2.ADC疗法:ADC是一种在提高MAb疗效的同时,也可以避免肿瘤晚期患者免疫细胞功能缺陷的一种免疫疗法,比传统抗肿瘤疗法更具有特异性,毒性不良反应更低,且选择性强,治疗效力更大。GSK2857916是一种人源化IgG1抗BCMA单克隆抗体,与微蛋白聚合抑制剂MMAF偶联,通过ADCC和ADCP作用来促进表达BCMA的肿瘤细胞的细胞裂解[33]。GSK2857916于2020年8月获得FDA批准主要用于既往接受过蛋白酶体抑制剂、IMiDs、烷化剂以及ASCT后的RRMM患者。在1期试验中,治疗结果显示ORR为60%,无进展生存时间为7.9个月,随访14个月后,中位无进展生存时间为12个月,DOR为14.3个月[34]。2期DREAMM-2试验(NCT03525678)中共纳入196例RRMM患者,分为2.5mg/kg(n=97)和3.4mg/kg(n=99)两个剂量组。结果显示,两组的ORR分别为31%和34%,无进展生存时间为2.9个月和4.9个月,但是最严重的病变是角膜反应[35]。尽管如此,以上临床试验均表明GSK2857916具有良好的耐受性,在接受过多种治疗方法的RRMM患者中表现出快速、深刻和持久的反应,是一种有希望的治疗方法。其他尚在临床开发中的抗BCMA ADC包括HDP-101,是一种与RNA聚合酶Ⅱ抑制剂Amanitin偶联的抗BCMA抗体,在17p缺失的患者中提供强大的抗肿瘤活性[36]。另外MG2241在1期试验(NCT02561962)中显示,经过大量预治疗的40例RRMM患者ORR可达到23%[37]。

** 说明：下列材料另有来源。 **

===== src/sv/ffha_pkg.sv =====
// Shared types and constants for the first-fit heap allocator.
`timescale 1ns / 1ps
`default_nettype none
package ffha_pkg;
  localparam int ADDR_W = 21;
  localparam int SIZE_W = 22;
  localparam int STATUS_W = 2;
  localparam int MIN_SPLIT = 16;

  localparam logic [STATUS_W-1:0] ST_OK = 2'd0;
  localparam logic [STATUS_W-1:0] ST_OOM = 2'd1;
  localparam logic [STATUS_W-1:0] ST_BADADDR = 2'd2;

  localparam logic KIND_ALLOC = 1'b0;
  localparam logic KIND_RELEASE = 1'b1;
endpackage
`default_nettype wire


===== src/sv/ffha_table.sv =====
// Segment table storage: one memory holding start, size and free mark per entry, plus segment count.
`timescale 1ns / 1ps
`default_nettype none
module ffha_table
  import ffha_pkg::*;
#(
  parameter int DEPTH = 64,
  parameter int IDX_W = 6,
  parameter int CNT_W = 7
) (
  input  wire                   clk,
  input  wire                   rst,
  input  wire                   we,
  input  wire [IDX_W-1:0]       waddr,
  input  wire [SIZE_W-1:0]      wstart,
  input  wire [SIZE_W-1:0]      wsize,
  input  wire                   wfree,
  input  wire [IDX_W-1:0]       raddr,
  output logic [SIZE_W-1:0]     rstart,
  output logic [SIZE_W-1:0]     rsize,
  output logic                  rfree,
  input  wire                   cnt_inc,
  input  wire                   cnt_dec,
  output logic [CNT_W-1:0]      count
);
  logic [2*SIZE_W:0] mem [DEPTH];

  always_ff @(posedge clk) begin
    if (we) begin
      mem[waddr] <= {wstart, wsize, wfree};
    end
    {rstart, rsize, rfree} <= mem[raddr];
  end

  always_ff @(posedge clk) begin
    if (rst) begin
      count <= CNT_W'(1);
    end else if (cnt_inc) begin
      count <= count + CNT_W'(1);
    end else if (cnt_dec) begin
      count <= count - CNT_W'(1);
    end
  end
endmodule
`default_nettype wire


===== src/sv/ffha_ctrl.sv =====
// Sequencer: scans, shifts and merges table entries, handling one request at a time.
`timescale 1ns / 1ps
`default_nettype none
module ffha_ctrl
  import ffha_pkg::*;
#(
  parameter int HEAP_BYTES = 2097152,
  parameter int HEADER_BYTES = 24,
  parameter int MAX_SEGMENTS = 64,
  parameter int IDX_W = 6,
  parameter int CNT_W = 7
) (
  input  wire                 clk,
  input  wire                 rst,
  input  wire                 in_valid,
  output logic                in_ready,
  input  wire                 kind,
  input  wire [SIZE_W-1:0]    request_size,
  input  wire [ADDR_W-1:0]    address,
  output logic                out_valid,
  input  wire                 out_ready,
  output logic [ADDR_W-1:0]   address_out,
  output logic [STATUS_W-1:0] status,
  output logic                we,
  output logic [IDX_W-1:0]    waddr,
  output logic [SIZE_W-1:0]   wstart,
  output logic [SIZE_W-1:0]   wsize,
  output logic                wfree,
  output logic [IDX_W-1:0]    raddr,
  input  wire [SIZE_W-1:0]    rstart,
  input  wire [SIZE_W-1:0]    rsize,
  input  wire                 rfree,
  output logic                cnt_inc,
  output logic                cnt_dec,
  input  wire [CNT_W-1:0]     count
);
  localparam int SW = SIZE_W + 2;
  localparam logic [SW-1:0] HDR = SW'(HEADER_BYTES);
  localparam logic [CNT_W-1:0] MAXC = CNT_W'(MAX_SEGMENTS);

  typedef enum logic [12:0] {
    S_INIT   = 13'b0000000000001,
    S_IDLE   = 13'b0000000000010,
    S_ARD    = 13'b0000000000100,
    S_ACHK   = 13'b0000000001000,
    S_SHRD   = 13'b0000000010000,
    S_SHWR   = 13'b0000000100000,
    S_SPLIT  = 13'b0000001000000,
    S_RRD    = 13'b0000010000000,
    S_RCHK   = 13'b0000100000000,
    S_MRD    = 13'b0001000000000,
    S_MLOAD  = 13'b0010000000000,
    S_MCHK   = 13'b0100000000000,
    S_OUT    = 13'b1000000000000
  } state_t;

  state_t state;
  logic [CNT_W-1:0] idx, j, limit;
  logic [SW-1:0] want;
  logic [ADDR_W-1:0] rel_addr;
  logic [SIZE_W-1:0] hit_start, hit_size;
  logic [SIZE_W-1:0] a_start, a_size;
  logic a_free;

  logic [SW-1:0] rsize_x, rstart_x, merged_size;
  logic fits, split_ok, addr_hit;
  assign rsize_x = SW'(rsize);
  assign rstart_x = SW'(rstart);
  assign merged_size = SW'(a_size) + HDR + rsize_x;
  assign fits = rfree && (rsize_x >= want);
  assign split_ok = (rsize_x > want + HDR + SW'(MIN_SPLIT)) && (count < MAXC);
  assign addr_hit = (rstart_x + HDR == SW'(rel_addr));

  assign in_ready = (state == S_IDLE);

  // memory address and write data are combinational from state
  always_comb begin
    we = 1'b0;
    waddr = idx[IDX_W-1:0];
    wstart = rstart;
    wsize = rsize;
    wfree = rfree;
    raddr = idx[IDX_W-1:0];
    cnt_inc = 1'b0;
    cnt_dec = 1'b0;
    case (state)
      S_INIT: begin
        we = 1'b1;
        waddr = '0;
        wstart = '0;
        wsize = SIZE_W'(HEAP_BYTES - HEADER_BYTES);
        wfree = 1'b1;
      end
      S_ACHK: begin
        if (idx < count && fits) begin
          we = 1'b1;
          wfree = 1'b0;
          if (split_ok) begin
            wsize = SIZE_W'(want);
          end
        end
      end
      S_SHRD: raddr = IDX_W'(j - CNT_W'(1));
      S_SHWR: begin
        we = 1'b1;
        waddr = j[IDX_W-1:0];
        raddr = IDX_W'(j - CNT_W'(2));
      end
      S_SPLIT: begin
        we = 1'b1;
        waddr = IDX_W'(idx + CNT_W'(1));
        wstart = SIZE_W'(SW'(hit_start) + HDR + want);
        wsize = SIZE_W'(SW'(hit_size) - want - HDR);
        wfree = 1'b1;
        cnt_inc = 1'b1;
      end
      S_RCHK: begin
        if (idx < count && addr_hit) begin
          we = 1'b1;
          wfree = 1'b1;
        end
      end
      S_MRD: raddr = '0;
      S_MLOAD: raddr = j[IDX_W-1:0];
      S_MCHK: begin
        // a holds the entry kept at idx, read data is entry j
        raddr = IDX_W'(j + CNT_W'(1));
        if (j < limit && a_free && rfree) begin
          cnt_dec = 1'b1;
        end else begin
          we = 1'b1;
          waddr = idx[IDX_W-1:0];
          wstart = a_start;
          wsize = a_size;
          wfree = a_free;
        end
      end
      default: ;
    endcase
  end

  always_ff @(posedge clk) begin
    if (rst) begin
      state <= S_INIT;
      out_valid <= 1'b0;
    end else begin
      case (state)
        S_INIT: state <= S_IDLE;
        S_IDLE: begin
          if (in_valid) begin
            want <= (SW'(request_size) + SW'(7)) & ~SW'(7);
            rel_addr <= address;
            idx <= '0;
            if (kind == KIND_ALLOC) begin
              state <= S_ARD;
            end else if (address == '0) begin
              address_out <= '0;
              status <= ST_OK;
              out_valid <= 1'b1;
              state <= S_OUT;
            end else begin
              state <= S_RRD;
            end
          end
        end
        S_ARD: state <= S_ACHK;
        S_ACHK: begin
          if (idx >= count) begin
            address_out <= '0;
            status <= ST_OOM;
            out_valid <= 1'b1;
            state <= S_OUT;
          end else if (fits) begin
            address_out <= ADDR_W'(rstart_x + HDR);
            status <= ST_OK;
            hit_start <= rstart;
            hit_size <= rsize;
            if (split_ok) begin
              j <= count;
              if (count == idx + CNT_W'(1)) begin
                state <= S_SPLIT;
              end else begin
                state <= S_SHRD;
              end
            end else begin
              out_valid <= 1'b1;
              state <= S_OUT;
            end
          end else begin
            idx <= idx + CNT_W'(1);
            state <= S_ARD;
          end
        end
        S_SHRD: state <= S_SHWR;
        S_SHWR: begin
          j <= j - CNT_W'(1);
          if (j - CNT_W'(1) == idx + CNT_W'(1)) begin
            state <= S_SPLIT;
          end
        end
        S_SPLIT: begin
          out_valid <= 1'b1;
          state <= S_OUT;
        end
        S_RRD: state <= S_RCHK;
        S_RCHK: begin
          if (idx >= count) begin
            address_out <= '0;
            status <= ST_BADADDR;
            out_valid <= 1'b1;
            state <= S_OUT;
          end else if (addr_hit) begin
            address_out <= '0;
            status <= ST_OK;
            idx <= '0;
            j <= CNT_W'(1);
            limit <= count;
            state <= S_MRD;
          end else begin
            idx <= idx + CNT_W'(1);
            state <= S_RRD;
          end
        end
        S_MRD: state <= S_MLOAD;
        S_MLOAD: begin
          a_start <= rstart;
          a_size <= rsize;
          a_free <= rfree;
          state <= S_MCHK;
        end
        S_MCHK: begin
          if (j >= limit) begin
            out_valid <= 1'b1;
            state <= S_OUT;
          end else begin
            if (a_free && rfree) begin
              a_size <= SIZE_W'(merged_size);
            end else begin
              idx <= idx + CNT_W'(1);
              a_start <= rstart;
              a_size <= rsize;
              a_free <= rfree;
            end
            j <= j + CNT_W'(1);
          end
        end
        S_OUT: begin
          if (out_ready) begin
            out_valid <= 1'b0;
            state <= S_IDLE;
          end
        end
        default: state <= S_IDLE;
      endcase
    end
  end
endmodule
`default_nettype wire


===== src/sv/first_fit_heap_allocator.sv =====
// Top level of the first-fit heap allocator.
//
//   channel   handshake             fields
//   request   in_valid / in_ready   kind, request_size, address
//   result    out_valid / out_ready address_out, status
//
// One transaction at a time; in_ready is high only while idle.
// Each table entry scanned takes a read state and a check state; a split also shifts later entries up.
// A matched release adds a merge pass over all entries that joins adjacent free ones.
// The result is held until out_ready is high.
// After reset, entry 0 is written as one free segment in S_INIT before in_ready rises.
`timescale 1ns / 1ps
`default_nettype none
module first_fit_heap_allocator
  import ffha_pkg::*;
#(
  parameter int HEAP_BYTES = 2097152,
  parameter int HEADER_BYTES = 24,
  parameter int MAX_SEGMENTS = 64
) (
  input  wire                 clk,
  input  wire                 rst,
  input  wire                 in_valid,
  output logic                in_ready,
  input  wire                 kind,
  input  wire [SIZE_W-1:0]    request_size,
  input  wire [ADDR_W-1:0]    address,
  output logic                out_valid,
  input  wire                 out_ready,
  output logic [ADDR_W-1:0]   address_out,
  output logic [STATUS_W-1:0] status
);
  localparam int IDX_W = (MAX_SEGMENTS > 1) ? $clog2(MAX_SEGMENTS) : 1;
  localparam int CNT_W = $clog2(MAX_SEGMENTS + 1);

  logic we, wfree, rfree, cnt_inc, cnt_dec;
  logic [IDX_W-1:0] waddr, raddr;
  logic [SIZE_W-1:0] wstart, wsize, rstart, rsize;
  logic [CNT_W-1:0] count;

  ffha_ctrl #(
    .HEAP_BYTES(HEAP_BYTES), .HEADER_BYTES(HEADER_BYTES),
    .MAX_SEGMENTS(MAX_SEGMENTS), .IDX_W(IDX_W), .CNT_W(CNT_W)
  ) u_ctrl (
    .clk(clk), .rst(rst), .in_valid(in_valid), .in_ready(in_ready),
    .kind(kind), .request_size(request_size), .address(address),
    .out_valid(out_valid), .out_ready(out_ready),
    .address_out(address_out), .status(status),
    .we(we), .waddr(waddr), .wstart(wstart), .wsize(wsize), .wfree(wfree),
    .raddr(raddr), .rstart(rstart), .rsize(rsize), .rfree(rfree),
    .cnt_inc(cnt_inc), .cnt_dec(cnt_dec), .count(count)
  );

  ffha_table #(
    .DEPTH(MAX_SEGMENTS), .IDX_W(IDX_W), .CNT_W(CNT_W)
  ) u_table (
    .clk(clk), .rst(rst), .we(we), .waddr(waddr), .wstart(wstart),
    .wsize(wsize), .wfree(wfree), .raddr(raddr), .rstart(rstart),
    .rsize(rsize), .rfree(rfree), .cnt_inc(cnt_inc), .cnt_dec(cnt_dec),
    .count(count)
  );

  a_out_hold: assert property (@(posedge clk) disable iff (rst)
    (out_valid && !out_ready) |=> (out_valid && $stable(address_out) && $stable(status)));
  a_one_side: assert property (@(posedge clk) disable iff (rst)
    !(in_ready && out_valid));
  a_status_code: assert property (@(posedge clk) disable iff (rst)
    out_valid |-> (status == ST_OK || status == ST_OOM || status == ST_BADADDR));
  a_fail_null: assert property (@(posedge clk) disable iff (rst)
    (out_valid && status != ST_OK) |-> (address_out == '0));
  a_count_range: assert property (@(posedge clk) disable iff (rst)
    (count != '0) && (count <= CNT_W'(MAX_SEGMENTS)));
endmodule
`default_nettype wire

3.BsAb疗法:BsAb是一种很有前景的免疫治疗形式,与MAb比较,BsAb 能够识别一种抗原的两个表位或两种抗原。AMG 420已在RRMM患者中进行了研究,1期试验剂量增加研究(NCT02514239)中显示,在400μg/d时ORR为70%,但是由于其半衰期短,AMG420 的给药受到持续输注的限制[38]。而半衰期延长的AMG 701,在1期研究(NCT03287908)中显示既可以作为单药治疗,也与IMiDs药物泊马度胺联合使用[39]。PF-3135是一种人源化的双特异性免疫球蛋白单抗,在RRMM患者第1阶段剂量递增研究中显示出耐受性良好,且在接受治疗的前5例患者中没有观察到剂量限制性毒性或CRS事件发生。其他正在临床开发中的针对BCMA的双特异性抗体构建物包括JNJ-957、REGN5458(人源化BCMA×CD3双特异性抗体构建物)。另外研究表明,NK细胞释放颗粒酶和穿孔素,同时也表达某些诱导凋亡的配体,因此除靶向T细胞之外,靶向NK 细胞以及三特异性抗体也有望被开发,成为未来RRMM患者的新型治疗策略以及研究热点[40]。
综上所述,新型免疫疗法为 MM 治疗带来革命性变化,具有巨大的潜力,一些正在应用的免疫治疗方法,如Mab、靶向BCMA疗法在治疗RRMM有效性及安全性方面已经显示出优势,目前正在研究的其他免疫疗法也拥有广阔的前景。尽管如此,在RRMM的治疗方面,依然充满未知与挑战,需要开展大量的临床试验去研究证明,如靶抗原的选择、减低免疫毒性、在不同情况下使用不同的方案等问题仍有待于继续探索,以期提高患者的生存时间和生活质量。
利益冲突声明:所有作者均声明不存在利益冲突。